Tirta sudah lima tahun menduda, kedua anak perempuan menjadi tanggung jawabnya karena kesepakatan dengan Lestari, mantan istrinya. Lestari mengaku tidak sanggup membiayai dan Tirta tentu bersedia. Menurut cerita orang-orang yang bekerja di rumah Tirta, Tirta dan Lestari bercerai karena Lestari tidak tahan sikap genit Tirta ke staff-staff muda di kantornya, bahkan ada gosip yang beredar bahwa Tirta memelihara dua gadis muda dan memberi mereka apartemen mewah.
Cecilia sudah dipijat, dan dia menguap lebar. “Semoga aku bisa sekolah besok, Bu. Ada ulangan Bahasa Indonesia.”
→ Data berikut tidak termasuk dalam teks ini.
--- src/rtl/fetch_unit.sv ---
// Instruction fetch front end: credit-limited requests to instruction memory, in-order
// response buffer toward decode, redirect flush with in-flight response dropping.
// Optional misaligned-PC trap buffer entry enabled by defining FETCH_MISALIGN_CHECK_EN.
module fetch_unit #(
    parameter int unsigned FIFO_DEPTH = 2
) (
    input  logic        clk,
    input  logic        rst,
    input  logic [31:0] PC,
    output logic        pc_advance,
    input  logic        redirect,
    output logic        imem_req_valid,
    input  logic        imem_req_ready,
    output logic [31:0] imem_req_addr,
    input  logic        imem_rsp_valid,
    input  logic [31:0] imem_rsp_data,
    output logic        id_valid,
    input  logic        id_ready,
    output logic [31:0] id_instr,
    output logic [31:0] id_pc,
    output logic        id_misalign
);
    localparam int unsigned PW = (FIFO_DEPTH > 1) ? $clog2(FIFO_DEPTH) : 1;
    localparam int unsigned CW = PW + 1;
    localparam int unsigned SW = CW + 1;
    localparam int unsigned DW = PW + 3;
    localparam logic [31:0] NOP_INSTR = 32'h0000_0013;

    logic [PW-1:0]         head_q, head_d, tail_q, tail_d, fill_idx;
    logic [CW-1:0]         ent_q, ent_d, out_q, out_d;
    logic [DW-1:0]         drop_q, drop_d;
    logic [FIFO_DEPTH-1:0] filled_q;
    logic [31:0]           instr_q [FIFO_DEPTH];
    logic [31:0]           pc_q    [FIFO_DEPTH];
    logic                  halt, misal, credit, issue, alloc, rsp_live, rsp_any, pop;

`ifdef FETCH_MISALIGN_CHECK_EN
    logic                  halt_q, halt_d;
    logic [FIFO_DEPTH-1:0] mis_q;
    assign halt        = halt_q;
    assign misal       = (PC[1:0] != 2'b00);
    assign id_misalign = mis_q[head_q];
`else
    assign halt        = 1'b0;
    assign misal       = 1'b0;
    assign id_misalign = 1'b0;
`endif

    // Request side: credit counts filled entries plus requests still in flight.
    assign credit         = (SW'(ent_q) + SW'(out_q)) < SW'(FIFO_DEPTH);
    assign issue          = !redirect && !halt && credit;
    assign imem_req_valid = issue && !misal;
    assign imem_req_addr  = {PC[31:2], 2'b00};
    assign pc_advance     = imem_req_valid && imem_req_ready;
    assign alloc          = issue && (misal || imem_req_ready);

    // Unfilled entries sit just behind the tail; a trap entry (only ever last) is skipped.
    assign fill_idx = tail_q - PW'(out_q) - PW'(halt);
    assign rsp_any  = imem_rsp_valid && ((drop_q != '0) || (out_q != '0));
    assign rsp_live = imem_rsp_valid && (drop_q == '0) && (out_q != '0);

    assign id_valid = filled_q[head_q];
    assign id_instr = instr_q[head_q];
    assign id_pc    = pc_q[head_q];
    assign pop      = id_valid && id_ready;

    always_comb begin
        head_d = head_q;
        tail_d = tail_q;
        ent_d  = ent_q;
        out_d  = out_q;
        drop_d = drop_q;
        if (redirect) begin
            head_d = '0;
            tail_d = '0;
            ent_d  = '0;
            out_d  = '0;
            drop_d = drop_q + DW'(out_q) - DW'(rsp_any);
        end else begin
            head_d = head_q + PW'(pop);
            tail_d = tail_q + PW'(alloc);
            ent_d  = ent_q + CW'(rsp_live) + CW'(issue && misal) - CW'(pop);
            out_d  = out_q + CW'(pc_advance) - CW'(rsp_live);
            if (imem_rsp_valid && (drop_q != '0)) begin
                drop_d = drop_q - DW'(1);
            end
        end
    end

    always_ff @(posedge clk) begin
        if (rst) begin
            head_q   <= '0;
            tail_q   <= '0;
            ent_q    <= '0;
            out_q    <= '0;
            drop_q   <= '0;
            filled_q <= '0;
            for (int i = 0; i < int'(FIFO_DEPTH); i++) begin
                instr_q[i] <= '0;
                pc_q[i]    <= '0;
            end
        end else begin
            head_q <= head_d;
            tail_q <= tail_d;
            ent_q  <= ent_d;
            out_q  <= out_d;
            drop_q <= drop_d;
            if (redirect) begin
                filled_q <= '0;
            end else begin
                if (rsp_live) begin
                    filled_q[fill_idx] <= 1'b1;
                    instr_q[fill_idx]  <= imem_rsp_data;
                end
                if (pop) begin
                    filled_q[head_q] <= 1'b0;
                end
                if (alloc) begin
                    pc_q[tail_q]     <= PC;
                    filled_q[tail_q] <= misal;
                    if (misal) begin
                        instr_q[tail_q] <= NOP_INSTR;
                    end
                end
            end
        end
    end

`ifdef FETCH_MISALIGN_CHECK_EN
    always_comb begin
        halt_d = halt_q;
        if (redirect) begin
            halt_d = 1'b0;
        end else if (issue && misal) begin
            halt_d = 1'b1;
        end
    end

    always_ff @(posedge clk) begin
        if (rst) begin
            halt_q <= 1'b0;
            mis_q  <= '0;
        end else begin
            halt_q <= halt_d;
            if (!redirect && alloc) begin
                mis_q[tail_q] <= misal;
            end
        end
    end
`endif

endmodule

--- config.mk ---
export PLATFORM = sky130hd
export DESIGN_NAME = fetch_unit
export DESIGN_NICKNAME = d
export VERILOG_FILES = /design/src/rtl/fetch_unit.sv
export SDC_FILE = /design/constraint.sdc
export NUM_CORES = 1
export LEC_CHECK = 0
export CORE_UTILIZATION = 49
export DETAILED_ROUTE_END_ITERATION = 10
export MAX_ROUTING_LAYER = met4
export PLACE_DENSITY_LB_ADDON = 0.25
export SLEW_MARGIN = 0
export SYNTH_ARGS = -nofsm -noshare
export SYNTH_HDL_FRONTEND = slang
export SYNTH_SLANG_ARGS = --single-unit
--- constraint.sdc ---
create_clock -name clk -period 3 [get_ports clk]
set_input_delay 0.45 -clock clk [delete_from_list [all_inputs] [get_ports clk]]
set_output_delay 0.45 -clock clk [all_outputs]
set_load 0.05 [all_outputs]
== Yosys cells after proc, flatten, opt, wreduce, memory -nomap -nowiden ==
Memories as Yosys holds them, arrays and structs flattened. A register that Yosys moved wholly into a read port is not among the register bits.
Index checks and enable logic that the tools add are counted.

* Input port bits: 70
* Memories kept: 2
* Bits in writable memories: 128
* Register bits: 12
* Output and inout bits: 100

{| class="wikitable"
|+ Memory list
! name !! words !! width !! read ports !! clocked after Yosys merged registers in !! wr ports !! RTL line !! source
|-
| instr_q || 2 || 32 || 1 || 1 || 2 || 33 || <nowiki>logic [31:0] instr_q [FIFO_DEPTH];</nowiki>
|-
| pc_q || 2 || 32 || 1 || 1 || 2 || 34 || <nowiki>logic [31:0] pc_q [FIFO_DEPTH];</nowiki>
|}

* Multiplexer cells: 35
* Add/sub/neg operators: 11
* Order comparisons: 7
* Bitwise logic cells: 5
* Reductions and logical operators: 19

{| class="wikitable"
|+ Operator list
! operator !! count
|-
| 2-to-1 mux 32 bit || 2
|-
| OR reduction 32 bit || 2
|-
| 2-to-1 mux 1 bit || 21
|-
| 2-to-1 mux 2 bit || 7
|-
| logical AND 1 bit || 10
|-
| 2-to-1 mux 4 bit || 2
|-
| less-than comparator 1 x 2 -> 1 bit, second input constant || 3
|-
| adder 2 x 1 -> 2 bit || 2
|-
| adder 4 x 2 -> 4 bit || 1
|-
| bitwise AND 2 bit || 2
|-
| logical NOT 4 bit || 1
|-
| NOT 2 bit || 2
|-
| nonzero test 2 bit || 2
|-
| nonzero test 4 bit || 1
|-
| subtractor 2 x 1 -> 2 bit || 2
|-
| subtractor 4 x 1 -> 4 bit || 1
|-
| subtractor 4 x 1 -> 4 bit, second input constant || 1
|-
| adder 2 x 2 -> 3 bit || 1
|-
| demux 1 bit (select 1 bit) || 3
|-
| >= comparator 1 bit, second input constant || 3
|-
| less-than comparator 3 x 2 -> 1 bit, second input constant || 1
|-
| adder 1 bit || 2
|-
| OR 2 bit || 1
|-
| OR reduction 2 bit || 1
|-
| other kinds (3) || 3
|}

== Logic depth before layout (Yosys ltp) ==
* Word-level depth: 15
* Depth in mapped cells: 11
* Mapped depth without buffers: 11

== Worst setup path after synthesis ==
Ideal clock, no wire load.

* Path kind: reg-to-reg
* Start: reg out_q[0]
* End: mem pc_q[1][0] (enable)
* Clock period less this slack: 3.130 ns
* Data required time: 2.612 ns
* Path slack: -0.130 ns
* Path buffers: 0
* Setup time: 0.388 ns
* Cell stages (with the launch flop): 6
* Data arrival time: 2.743 ns
* Path through: dfxtp_1 > and2_1 > fa_1 > or4b_4 > inv_1 > a21o_1

{| class="wikitable"
|+ RTL lines
! element !! RTL line !! source
|-
| from (decl) || 30 || <nowiki>logic [CW-1:0] ent_q, ent_d, out_q, out_d;</nowiki>
|-
| from (signal assigned) || 106 || <nowiki>out_q <= out_d;</nowiki>
|-
| to (decl) || 34 ||
|}

== Final worst setup path ==
* Start: reg out_q[0]
* End: out pc_advance

* Cells in the longest elaborated chain, start to end: 4

{| class="wikitable"
|+ Ends and longest elaborated chain
! element !! RTL line !! source
|-
| adder 2 x 2 -> 3 bit || 50 || <nowiki>assign credit = (SW'(ent_q) + SW'(out_q)) < SW'(FIFO_DEPTH);</nowiki>
|-
| less-than comparator 3 x 2 -> 1 bit || 50 ||
|-
| logical AND 1 bit || 51 || <nowiki>assign issue = !redirect && !halt && credit;</nowiki>
|-
| logical AND 1 bit || 54 || <nowiki>assign pc_advance = imem_req_valid && imem_req_ready;</nowiki>
|-
| to (decl) || 10 || <nowiki>output logic pc_advance,</nowiki>
|}

No other way between the ends.

==> flow_summary.toml <==
[grt]
grt_pass1_vias = 4237
grtUsageTotal = 0.204
grt_pass1_wl_um = 21000
gr-total-overflow = 0
grt_antenna_before_repair = 0
grt_max_degree = 66

[floorplan]
die_y_um = 119
core-area_um2 = 13300
dieWidth_um = 119
initial_utilization = 0.503
rows = 42
dieArea_um2 = 14100
io_pins = 170

[clock_tree]
cts_num_sinks = 140
clk_latency_ns = 0.41
cts_tree = "built"
postCtsHoldBufs = 0
clockBufferDepth = 2
htree_num_levels = 4
clkTransAtPathRegs_ns = 0.06
cts_inserted_buffers = 17
clock-root-buffer = "clkbuf_16"

[logic_synthesis]
ys_warn_count = 0
synthArstFlopShare = 0
synth_edf_count = 128
yosys.area_share.xor_xnor = 0.0105
synth_flop_cell = "edfxtp_1"
synth_compound_area_frac = 0.0238
yosysSeqAreaShare = 0.611
avgSynthCellArea_um2 = 13.5
synthMuxAreaShare = 0.109
ys_ff_latch = 140
synthAdderAreaFrac = 0.0266
yosysUniqueCellTypes = 37
synth_top_family_by_area = "simple AND/OR/NAND/NOR gates"
syn_inst = 494
yosys.area_share.simple = 0.149
netlist_area_um2 = 6690

[power_and_ir_drop]
power_frac_clock = 0.405
pwr-share-seq = 0.416
ir_drop_mv = 0.529
power_mw = 5.49
combPwrFrac = 0.180
p_leak_nw = 3.66
swShare = 0.253
powerDensity_nw_per_um2 = 611
switchingPower_mw = 1.39
p_int_mw = 4.10

[routing]
antenna_left = 0
num_vias = 4177
vias_per_cell = 5.10
drt_iter0_drc = 281
routedWlPerCell_um = 16.4
drc = 0
drt_pass1_iterations = 5
drt-total-wl_um = 13400

[finish]
n_antenna_cell = 0
final_common_cell = "clkdlybuf4s50_1"
drive_above_1_share = 0.179
final_cell_mix = "clkdlybuf4s50_1 (164), edfxtp_1 (128), and2_1 (68), mux2_2 (65), and3_1 (64)"
fin_nets = 713
design_area_um2 = 8980
post-route-util = 0.676
areaGrowthSynthToFinish_pct = 34.4

[timing]
period_minus_slack_ns = 2.90
finalCritPeriodShare = 0.966
fin_worst_skew_ns = 0.00890
whs_ns = 0.489
setup_violations = 0
report.final.slew_viol_count = 0
relSlewSlack = 0.552
tightestPinTransition_ns = 0.670
setup_tns_ns = 0
fmax_mhz = 345
hold_viol = 0
rsz0062_at_grt = "false"

[critical_path]
worst-path-max-fanout = 8
reg2reg_depth = 6
cp.arrival_ns = 2.45
crit_required_ns = 2.55
path_class = "flop to output port"
critPathCaptureType = "output port"
startpoint_type = "flop"

[placement]
place_hpwl_um = 8640
placed_area_um2 = 8350
gp_congestion = 0.808
portBuffers = 166

[job]
drv_cap = 0

[min_path]
whs_path_depth = 2
hp-class = "flop to flop"

[status]
status = "finished clean"
-- Yosys cell counts, types with 6 or more instances --
cell | n | area share
edfxtp_1 | 128 | 0.57
and2_1 | 68 | 0.064
mux2_2 | 65 | 0.11
and3_1 | 64 | 0.060
buf_4 | 33 | 0.037
inv_1 | 17 | 0.0095
clkbuf_1 | 16 | 0.0090
dfxtp_1 | 12 | 0.036
ha_1 | 11 | 0.021
nor2_1 | 10 | 0.0056
a21o_1 | 6 | 0.0067
a21oi_1 | 6 | 0.0045
nand2_1 | 6 | 0.0034
xnor2_1 | 6 | 0.0079
-- critical path: stages (launching register included) --
cell     delay (ns)
dfxtp_1        0.46
and2_1         0.18
fa_1           0.43
or4b_4         0.59
inv_1          0.21
buf_12         0.17
-- what timing repair did --
item                                    in CTS  in global routing
resized for setup                            0                  1
endpoints found under the setup margin       0                  1
buffers inserted                             0                  0
-- stage by stage --
stage | cells | setup slack (ns)
final | 819 | 0.102
after global routing | 819 | 0.0139
after CTS | 819 | 0.0341
after detailed placement | 787 | 0.286
after global placement | 787 | 0.411
after floorplan | 496 | 0.124
-- path summary, 6_finish.rpt --
check / start / to / slack [ns]
worst min register to register: filled_q[1] / filled_q[1] / 0.49
worst max-delay path: out_q[0] / pc_advance / 0.10
worst min-delay path: filled_q[1] / filled_q[1] / 0.49
worst max register to register: out_q[0] / pc_q[1][5] / 0.42
-- power groups by stage --
stage,combinational (mW),clock (mW),sequential (mW)
after floorplan,0.676,0,2.31
after global placement,0.958,0,2.31
after detailed placement,0.988,0,2.32
after CTS,0.994,2.26,2.28
after global routing,1.06,2.33,2.29
final,0.986,2.22,2.28
-- sequential cells by signal, indices dropped and copies added (netlist names) --
name,count
drop_q,4
ent_q,2
filled_q,2
head_q,1
instr_q,64
out_q,2
pc_q,64
tail_q,1
-- cells by family (layout without fill, tap and decap cells) --
| group | Yosys count | in the layout |
|---|---|---|
| XOR/XNOR | 8 | 8 |
| flip-flops | 140 | 140 |
| multiplexers | 65 | 65 |
| adder cells (fa/ha/maj) | 13 | 13 |
| AO/OA/AOI/OAI | 24 | 24 |
| AND/OR/NAND/NOR | 163 | 163 |
| other | 1 | 3 |
| buffers and inverters | 80 | 227 |
-- cell type report --
class	instances	area, um2
clock buffer	17	425
sequential	140	4090
inverter	17	63.8
timing repair buffer	178	1810
clock inverter	15	203
multi-input combinational	276	2170
fill	948	4310
tap	176	220
-- routing by layer --
layer	GRT usage	wire length (um)	part of all wire
met2	0.346	7020	0.52
met1	0.233	5710	0.43
met3	0.0478	556	0.041
met4	0.0791	134	0.010
met5	-	0	0
(Power assumes the default switching activity.)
“Iya, tapi jangan dipaksa kalo sakit.”
Cecilia mengangguk.
Dia sudah berpakaian lagi sekarang dan kembali tidur. Setelah memastikan anak-anak aman, Nindya ke luar dari kamar dan masuk ke dalam kamarnya yang bersebelahan dengan kamar kedua anak perempuan Tirta.
Nindya senang sekaligus lega, karena keesokan paginya Cecilia kembali segar dan dia bisa masuk sekolah bersama Naomi.
***
Suatu malam, seperti biasa sebelum jam tidur pukul sembilan, Nindya pergi ke dapur sambil membawa botol minuman khususnya yang kosong. Sedang mengisi botol, dia dikejutkan sebuah deheman dari arah belakang.
“Oh, Pak Tirta? Sudah pulang, Pak?” Nindya bertanya di tengah perasaan kagetnya. Baru malam ini dia bertemu Tirta lagi sejak hari pertama bekerja.
“Ya,” jawab Tirta pendek.
Nindya menunduk hormat dan buru-buru melangkah pergi.
“Nin,” panggil Tirta cepat.
Nindya menghentikan langkahnya. Sebenarnya dia tidak suka dipanggil “Nin”, lebih suka dipanggil dengan nama lengkap, kecuali jika sedang berbincang, dan bukan saat memanggil. Dia juga tidak tahu alasannya apa yang menyebabkannya jengah dipanggil “Nin”.
“Iya, Pak.”
“Kata Cecilia kamu pandai memijat. Kamu memijat dia waktu dia demam.”
“Oh, iya, Pak. Maaf jika saya lancang.”
“Nggak, nggak. Itu bagus.”
Nindya lega karena ternyata Tirta tidak marah dan sepertinya senang anaknya dipijat.
“Kamu bersedia memijat saya malam ini? Di kamar?”
Nindya terkejut bukan main, dan dia langsung menggeleng menolak. “Nggak, Pak.”
“Hei, saya minta bantuan. Pijat saja. Nggak ada yang melihat.”
Orang ini aneh, batin Nindya.
“Saya lelah sekali dan butuh relaks.”
Nindya menelan ludahnya sejenak, lalu mengangguk.